▶ [Instructions to follow]:
Identify each line in the records below that contains the word "gates", and copy it.
** Opening Given entries block **
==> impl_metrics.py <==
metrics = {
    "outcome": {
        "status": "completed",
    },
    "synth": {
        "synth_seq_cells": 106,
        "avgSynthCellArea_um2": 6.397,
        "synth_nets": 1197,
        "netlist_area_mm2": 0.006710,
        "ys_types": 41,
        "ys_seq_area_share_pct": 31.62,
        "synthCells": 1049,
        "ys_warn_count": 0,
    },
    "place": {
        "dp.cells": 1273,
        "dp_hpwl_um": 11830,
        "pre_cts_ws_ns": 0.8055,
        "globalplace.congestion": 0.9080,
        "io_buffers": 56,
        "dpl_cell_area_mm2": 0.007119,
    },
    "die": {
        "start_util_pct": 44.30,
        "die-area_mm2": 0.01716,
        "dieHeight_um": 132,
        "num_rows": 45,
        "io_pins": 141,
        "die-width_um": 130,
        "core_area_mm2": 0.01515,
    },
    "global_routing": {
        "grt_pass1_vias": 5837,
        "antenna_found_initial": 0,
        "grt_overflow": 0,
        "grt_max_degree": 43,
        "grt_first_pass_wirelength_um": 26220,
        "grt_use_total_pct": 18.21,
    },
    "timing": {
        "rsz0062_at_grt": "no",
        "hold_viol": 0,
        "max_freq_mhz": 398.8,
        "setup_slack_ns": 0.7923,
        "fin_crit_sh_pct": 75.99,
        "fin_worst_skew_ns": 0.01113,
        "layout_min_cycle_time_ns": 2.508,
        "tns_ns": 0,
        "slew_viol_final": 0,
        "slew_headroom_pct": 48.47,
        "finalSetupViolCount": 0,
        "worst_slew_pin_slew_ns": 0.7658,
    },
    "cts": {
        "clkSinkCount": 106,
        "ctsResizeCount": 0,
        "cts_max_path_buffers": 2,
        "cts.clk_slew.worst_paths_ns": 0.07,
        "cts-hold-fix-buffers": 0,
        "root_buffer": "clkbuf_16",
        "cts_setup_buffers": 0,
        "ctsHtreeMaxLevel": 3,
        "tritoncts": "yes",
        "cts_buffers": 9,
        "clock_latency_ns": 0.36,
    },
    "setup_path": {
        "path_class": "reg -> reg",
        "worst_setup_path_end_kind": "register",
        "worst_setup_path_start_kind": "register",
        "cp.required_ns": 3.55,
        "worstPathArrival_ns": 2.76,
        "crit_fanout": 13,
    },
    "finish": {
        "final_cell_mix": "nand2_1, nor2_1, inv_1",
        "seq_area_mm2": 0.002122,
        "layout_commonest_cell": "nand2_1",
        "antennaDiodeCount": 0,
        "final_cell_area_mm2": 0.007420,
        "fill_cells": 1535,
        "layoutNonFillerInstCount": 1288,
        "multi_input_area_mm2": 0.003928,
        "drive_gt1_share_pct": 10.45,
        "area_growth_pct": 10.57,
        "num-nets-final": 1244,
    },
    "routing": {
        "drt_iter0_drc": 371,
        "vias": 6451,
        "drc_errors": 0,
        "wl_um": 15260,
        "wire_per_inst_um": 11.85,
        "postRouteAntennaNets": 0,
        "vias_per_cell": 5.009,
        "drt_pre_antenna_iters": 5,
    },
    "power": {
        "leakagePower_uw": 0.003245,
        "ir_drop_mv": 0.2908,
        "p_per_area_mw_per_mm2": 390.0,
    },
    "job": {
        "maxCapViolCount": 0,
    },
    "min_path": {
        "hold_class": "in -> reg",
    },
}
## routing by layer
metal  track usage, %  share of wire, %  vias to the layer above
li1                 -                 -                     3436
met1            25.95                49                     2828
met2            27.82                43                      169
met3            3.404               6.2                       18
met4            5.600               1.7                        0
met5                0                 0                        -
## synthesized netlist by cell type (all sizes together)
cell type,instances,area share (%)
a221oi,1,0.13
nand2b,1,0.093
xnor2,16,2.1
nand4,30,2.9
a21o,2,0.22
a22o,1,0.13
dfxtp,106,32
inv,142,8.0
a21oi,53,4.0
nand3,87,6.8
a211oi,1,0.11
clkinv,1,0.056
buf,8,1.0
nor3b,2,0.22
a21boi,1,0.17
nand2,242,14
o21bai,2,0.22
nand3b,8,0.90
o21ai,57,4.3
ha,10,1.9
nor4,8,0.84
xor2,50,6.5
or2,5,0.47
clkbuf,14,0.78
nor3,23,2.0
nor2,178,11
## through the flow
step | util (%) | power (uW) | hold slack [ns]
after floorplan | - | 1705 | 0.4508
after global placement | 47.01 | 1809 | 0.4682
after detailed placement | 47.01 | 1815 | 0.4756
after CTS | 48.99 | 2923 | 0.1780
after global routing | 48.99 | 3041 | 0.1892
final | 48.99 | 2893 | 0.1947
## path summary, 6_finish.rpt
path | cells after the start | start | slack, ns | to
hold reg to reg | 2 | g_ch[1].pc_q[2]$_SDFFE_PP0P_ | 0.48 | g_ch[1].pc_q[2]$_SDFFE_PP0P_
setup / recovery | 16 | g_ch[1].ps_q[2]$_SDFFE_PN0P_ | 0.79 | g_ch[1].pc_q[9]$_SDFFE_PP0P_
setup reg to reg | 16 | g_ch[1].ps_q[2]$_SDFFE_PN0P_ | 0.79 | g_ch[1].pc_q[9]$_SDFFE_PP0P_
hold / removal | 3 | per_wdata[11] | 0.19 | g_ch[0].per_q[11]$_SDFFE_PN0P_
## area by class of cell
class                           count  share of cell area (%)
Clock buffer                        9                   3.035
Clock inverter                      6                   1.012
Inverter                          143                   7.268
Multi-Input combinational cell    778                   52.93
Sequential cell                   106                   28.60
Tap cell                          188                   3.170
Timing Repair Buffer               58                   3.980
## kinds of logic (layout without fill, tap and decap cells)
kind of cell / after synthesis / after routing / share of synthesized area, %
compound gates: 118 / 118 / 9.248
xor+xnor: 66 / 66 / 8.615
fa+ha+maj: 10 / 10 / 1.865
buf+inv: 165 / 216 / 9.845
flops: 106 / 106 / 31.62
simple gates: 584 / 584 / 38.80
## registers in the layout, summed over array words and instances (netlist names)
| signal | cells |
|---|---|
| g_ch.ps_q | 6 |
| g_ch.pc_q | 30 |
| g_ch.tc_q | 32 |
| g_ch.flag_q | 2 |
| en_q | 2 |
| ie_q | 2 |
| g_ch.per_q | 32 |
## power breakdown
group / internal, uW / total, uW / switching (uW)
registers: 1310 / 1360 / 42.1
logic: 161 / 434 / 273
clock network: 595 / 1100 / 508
** Closing Given entries block **
** Opening Given entries block **
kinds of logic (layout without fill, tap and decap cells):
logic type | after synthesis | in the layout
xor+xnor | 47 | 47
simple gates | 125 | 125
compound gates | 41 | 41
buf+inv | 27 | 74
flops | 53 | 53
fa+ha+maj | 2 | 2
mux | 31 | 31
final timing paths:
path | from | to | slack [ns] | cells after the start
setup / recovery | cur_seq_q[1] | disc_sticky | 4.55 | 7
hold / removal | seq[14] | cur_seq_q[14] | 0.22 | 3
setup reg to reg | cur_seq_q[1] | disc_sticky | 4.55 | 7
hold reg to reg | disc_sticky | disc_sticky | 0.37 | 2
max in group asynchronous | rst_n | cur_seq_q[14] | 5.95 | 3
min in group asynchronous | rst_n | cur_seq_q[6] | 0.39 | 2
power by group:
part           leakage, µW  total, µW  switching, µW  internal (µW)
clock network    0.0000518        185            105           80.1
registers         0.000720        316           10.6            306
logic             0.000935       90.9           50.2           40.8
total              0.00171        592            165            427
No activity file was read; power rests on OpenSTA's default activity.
** Closing Given entries block **
** Opening Given entries block **
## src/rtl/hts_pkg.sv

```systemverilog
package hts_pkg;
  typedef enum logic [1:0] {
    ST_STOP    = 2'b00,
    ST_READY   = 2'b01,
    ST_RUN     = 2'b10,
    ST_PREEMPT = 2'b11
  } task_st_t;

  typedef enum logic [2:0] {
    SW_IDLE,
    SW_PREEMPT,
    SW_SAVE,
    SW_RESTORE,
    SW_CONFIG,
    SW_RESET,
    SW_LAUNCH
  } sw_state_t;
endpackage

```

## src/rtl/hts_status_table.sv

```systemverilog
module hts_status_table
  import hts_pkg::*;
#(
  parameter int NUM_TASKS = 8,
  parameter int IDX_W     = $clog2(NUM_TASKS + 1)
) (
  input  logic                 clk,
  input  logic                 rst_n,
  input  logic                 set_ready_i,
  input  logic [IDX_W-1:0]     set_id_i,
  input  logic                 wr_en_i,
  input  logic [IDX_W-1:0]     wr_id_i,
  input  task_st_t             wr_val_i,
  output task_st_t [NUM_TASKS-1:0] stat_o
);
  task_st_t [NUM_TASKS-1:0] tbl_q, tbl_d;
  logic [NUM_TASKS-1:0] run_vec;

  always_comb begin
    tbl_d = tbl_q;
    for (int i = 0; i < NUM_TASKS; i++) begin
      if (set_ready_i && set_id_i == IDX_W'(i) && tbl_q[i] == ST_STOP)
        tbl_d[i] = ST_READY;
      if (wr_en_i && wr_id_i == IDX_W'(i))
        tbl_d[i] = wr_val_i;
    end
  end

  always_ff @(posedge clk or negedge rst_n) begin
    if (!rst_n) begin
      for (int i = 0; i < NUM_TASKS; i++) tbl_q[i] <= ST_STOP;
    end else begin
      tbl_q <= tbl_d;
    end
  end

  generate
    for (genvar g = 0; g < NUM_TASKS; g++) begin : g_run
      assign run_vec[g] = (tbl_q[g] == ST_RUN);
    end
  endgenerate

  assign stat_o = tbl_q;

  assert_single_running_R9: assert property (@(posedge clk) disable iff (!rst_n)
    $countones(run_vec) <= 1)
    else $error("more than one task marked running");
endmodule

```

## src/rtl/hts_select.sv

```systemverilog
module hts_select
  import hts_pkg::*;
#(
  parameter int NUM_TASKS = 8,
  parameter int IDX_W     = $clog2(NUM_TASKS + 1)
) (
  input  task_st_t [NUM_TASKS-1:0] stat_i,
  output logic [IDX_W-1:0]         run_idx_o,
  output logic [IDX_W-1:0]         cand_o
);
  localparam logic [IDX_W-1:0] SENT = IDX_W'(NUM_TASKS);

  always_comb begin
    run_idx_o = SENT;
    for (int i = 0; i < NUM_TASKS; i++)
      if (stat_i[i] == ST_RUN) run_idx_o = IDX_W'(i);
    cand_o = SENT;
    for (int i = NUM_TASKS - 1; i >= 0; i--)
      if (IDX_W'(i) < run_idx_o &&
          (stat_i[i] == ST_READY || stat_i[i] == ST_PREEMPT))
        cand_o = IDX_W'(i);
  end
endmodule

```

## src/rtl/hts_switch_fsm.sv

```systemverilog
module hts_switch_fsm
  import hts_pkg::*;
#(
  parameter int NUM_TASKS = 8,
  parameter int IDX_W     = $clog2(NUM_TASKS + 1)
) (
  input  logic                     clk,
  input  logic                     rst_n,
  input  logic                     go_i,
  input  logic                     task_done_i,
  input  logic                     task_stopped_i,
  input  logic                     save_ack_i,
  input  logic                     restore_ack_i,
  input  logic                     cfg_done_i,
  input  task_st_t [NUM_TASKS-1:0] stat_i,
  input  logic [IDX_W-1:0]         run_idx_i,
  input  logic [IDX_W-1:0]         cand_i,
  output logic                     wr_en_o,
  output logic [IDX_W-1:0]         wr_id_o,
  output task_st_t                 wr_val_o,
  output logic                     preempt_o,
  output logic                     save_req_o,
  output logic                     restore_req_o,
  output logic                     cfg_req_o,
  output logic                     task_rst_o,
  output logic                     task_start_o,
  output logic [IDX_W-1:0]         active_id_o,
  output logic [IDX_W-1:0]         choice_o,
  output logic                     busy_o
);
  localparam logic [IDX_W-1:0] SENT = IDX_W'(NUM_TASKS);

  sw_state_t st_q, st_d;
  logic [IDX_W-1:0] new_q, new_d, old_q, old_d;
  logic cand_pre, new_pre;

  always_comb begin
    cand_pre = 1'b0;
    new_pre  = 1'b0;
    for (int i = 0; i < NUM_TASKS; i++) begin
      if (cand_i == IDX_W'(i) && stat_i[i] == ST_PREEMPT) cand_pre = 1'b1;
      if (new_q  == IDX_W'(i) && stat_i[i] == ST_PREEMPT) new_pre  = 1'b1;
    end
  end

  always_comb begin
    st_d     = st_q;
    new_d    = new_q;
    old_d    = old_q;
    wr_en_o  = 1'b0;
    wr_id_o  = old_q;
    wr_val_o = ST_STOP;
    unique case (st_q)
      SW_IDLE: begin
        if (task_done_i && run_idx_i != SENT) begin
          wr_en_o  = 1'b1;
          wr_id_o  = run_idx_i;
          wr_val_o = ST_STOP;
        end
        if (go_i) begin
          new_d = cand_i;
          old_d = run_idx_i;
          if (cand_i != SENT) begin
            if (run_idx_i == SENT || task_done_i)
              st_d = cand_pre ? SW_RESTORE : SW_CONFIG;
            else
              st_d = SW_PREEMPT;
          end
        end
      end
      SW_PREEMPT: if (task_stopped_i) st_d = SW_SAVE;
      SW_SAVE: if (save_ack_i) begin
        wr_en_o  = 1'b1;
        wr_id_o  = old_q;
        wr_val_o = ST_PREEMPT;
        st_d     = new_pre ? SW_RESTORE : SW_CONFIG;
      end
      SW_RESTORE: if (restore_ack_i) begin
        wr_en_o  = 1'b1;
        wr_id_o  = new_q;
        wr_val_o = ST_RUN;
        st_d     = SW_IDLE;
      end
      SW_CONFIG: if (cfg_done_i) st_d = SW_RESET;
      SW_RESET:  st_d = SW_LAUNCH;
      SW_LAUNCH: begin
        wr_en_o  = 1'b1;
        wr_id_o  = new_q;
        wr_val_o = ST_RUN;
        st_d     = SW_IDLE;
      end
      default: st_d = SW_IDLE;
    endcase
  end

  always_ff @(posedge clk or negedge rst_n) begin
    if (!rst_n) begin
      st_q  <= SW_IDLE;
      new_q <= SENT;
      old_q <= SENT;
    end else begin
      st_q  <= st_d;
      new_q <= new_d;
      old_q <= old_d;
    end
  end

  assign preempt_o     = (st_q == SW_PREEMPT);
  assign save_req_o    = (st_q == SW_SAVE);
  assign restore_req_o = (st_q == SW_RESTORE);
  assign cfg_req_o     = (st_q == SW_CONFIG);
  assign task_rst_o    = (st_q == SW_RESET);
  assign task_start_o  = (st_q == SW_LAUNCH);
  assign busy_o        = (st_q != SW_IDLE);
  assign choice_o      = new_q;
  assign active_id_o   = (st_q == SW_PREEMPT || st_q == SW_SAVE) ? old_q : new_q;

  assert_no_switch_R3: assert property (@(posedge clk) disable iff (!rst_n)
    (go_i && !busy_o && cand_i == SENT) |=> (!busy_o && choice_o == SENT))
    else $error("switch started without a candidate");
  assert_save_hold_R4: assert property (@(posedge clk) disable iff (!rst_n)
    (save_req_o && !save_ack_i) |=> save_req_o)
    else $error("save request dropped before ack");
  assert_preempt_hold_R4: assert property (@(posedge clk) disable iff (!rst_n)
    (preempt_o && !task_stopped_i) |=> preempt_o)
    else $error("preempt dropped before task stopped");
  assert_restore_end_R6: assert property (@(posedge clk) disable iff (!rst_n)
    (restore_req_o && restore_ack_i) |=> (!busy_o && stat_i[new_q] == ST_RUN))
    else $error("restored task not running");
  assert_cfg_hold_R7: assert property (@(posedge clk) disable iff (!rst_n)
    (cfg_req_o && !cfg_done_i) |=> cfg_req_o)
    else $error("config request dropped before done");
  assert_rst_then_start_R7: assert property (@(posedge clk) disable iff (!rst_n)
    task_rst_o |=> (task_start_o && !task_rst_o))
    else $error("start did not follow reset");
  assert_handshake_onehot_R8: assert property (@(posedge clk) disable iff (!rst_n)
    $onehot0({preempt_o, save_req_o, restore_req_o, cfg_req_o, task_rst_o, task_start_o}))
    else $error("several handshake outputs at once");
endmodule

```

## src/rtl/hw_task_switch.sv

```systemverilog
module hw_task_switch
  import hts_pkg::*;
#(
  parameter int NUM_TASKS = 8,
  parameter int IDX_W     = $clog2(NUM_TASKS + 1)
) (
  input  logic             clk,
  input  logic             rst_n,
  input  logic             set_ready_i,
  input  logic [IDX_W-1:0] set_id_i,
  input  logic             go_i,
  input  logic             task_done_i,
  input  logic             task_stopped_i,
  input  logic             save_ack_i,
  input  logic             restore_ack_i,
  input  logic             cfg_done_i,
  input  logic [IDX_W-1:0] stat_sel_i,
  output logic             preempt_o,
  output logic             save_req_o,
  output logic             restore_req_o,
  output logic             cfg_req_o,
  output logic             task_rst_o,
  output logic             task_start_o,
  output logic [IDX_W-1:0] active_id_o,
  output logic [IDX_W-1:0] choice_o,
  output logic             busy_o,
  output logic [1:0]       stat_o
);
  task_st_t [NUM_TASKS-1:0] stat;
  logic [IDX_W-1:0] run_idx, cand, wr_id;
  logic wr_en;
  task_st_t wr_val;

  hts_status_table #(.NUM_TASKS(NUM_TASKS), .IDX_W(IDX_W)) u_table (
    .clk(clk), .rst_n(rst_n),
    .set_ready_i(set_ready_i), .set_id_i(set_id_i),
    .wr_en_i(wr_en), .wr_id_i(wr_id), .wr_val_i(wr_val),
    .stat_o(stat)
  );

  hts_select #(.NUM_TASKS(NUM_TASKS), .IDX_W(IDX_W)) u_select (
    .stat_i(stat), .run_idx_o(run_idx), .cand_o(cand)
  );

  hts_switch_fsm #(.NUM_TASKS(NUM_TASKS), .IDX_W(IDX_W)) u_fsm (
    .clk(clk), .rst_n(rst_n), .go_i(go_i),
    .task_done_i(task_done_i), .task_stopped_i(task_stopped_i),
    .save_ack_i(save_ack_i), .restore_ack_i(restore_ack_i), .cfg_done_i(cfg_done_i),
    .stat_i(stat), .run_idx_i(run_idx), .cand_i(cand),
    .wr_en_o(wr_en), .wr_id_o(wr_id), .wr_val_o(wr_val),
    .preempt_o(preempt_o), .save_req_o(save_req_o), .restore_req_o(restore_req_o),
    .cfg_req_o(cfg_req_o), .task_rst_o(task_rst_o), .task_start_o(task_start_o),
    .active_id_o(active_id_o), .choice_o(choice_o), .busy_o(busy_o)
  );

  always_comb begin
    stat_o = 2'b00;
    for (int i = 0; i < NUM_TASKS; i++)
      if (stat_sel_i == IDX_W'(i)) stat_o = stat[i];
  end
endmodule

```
** Closing Given entries block **
▶ [The answer]:
compound gates: 118 / 118 / 9.248
simple gates: 584 / 584 / 38.80
simple gates | 125 | 125
compound gates | 41 | 41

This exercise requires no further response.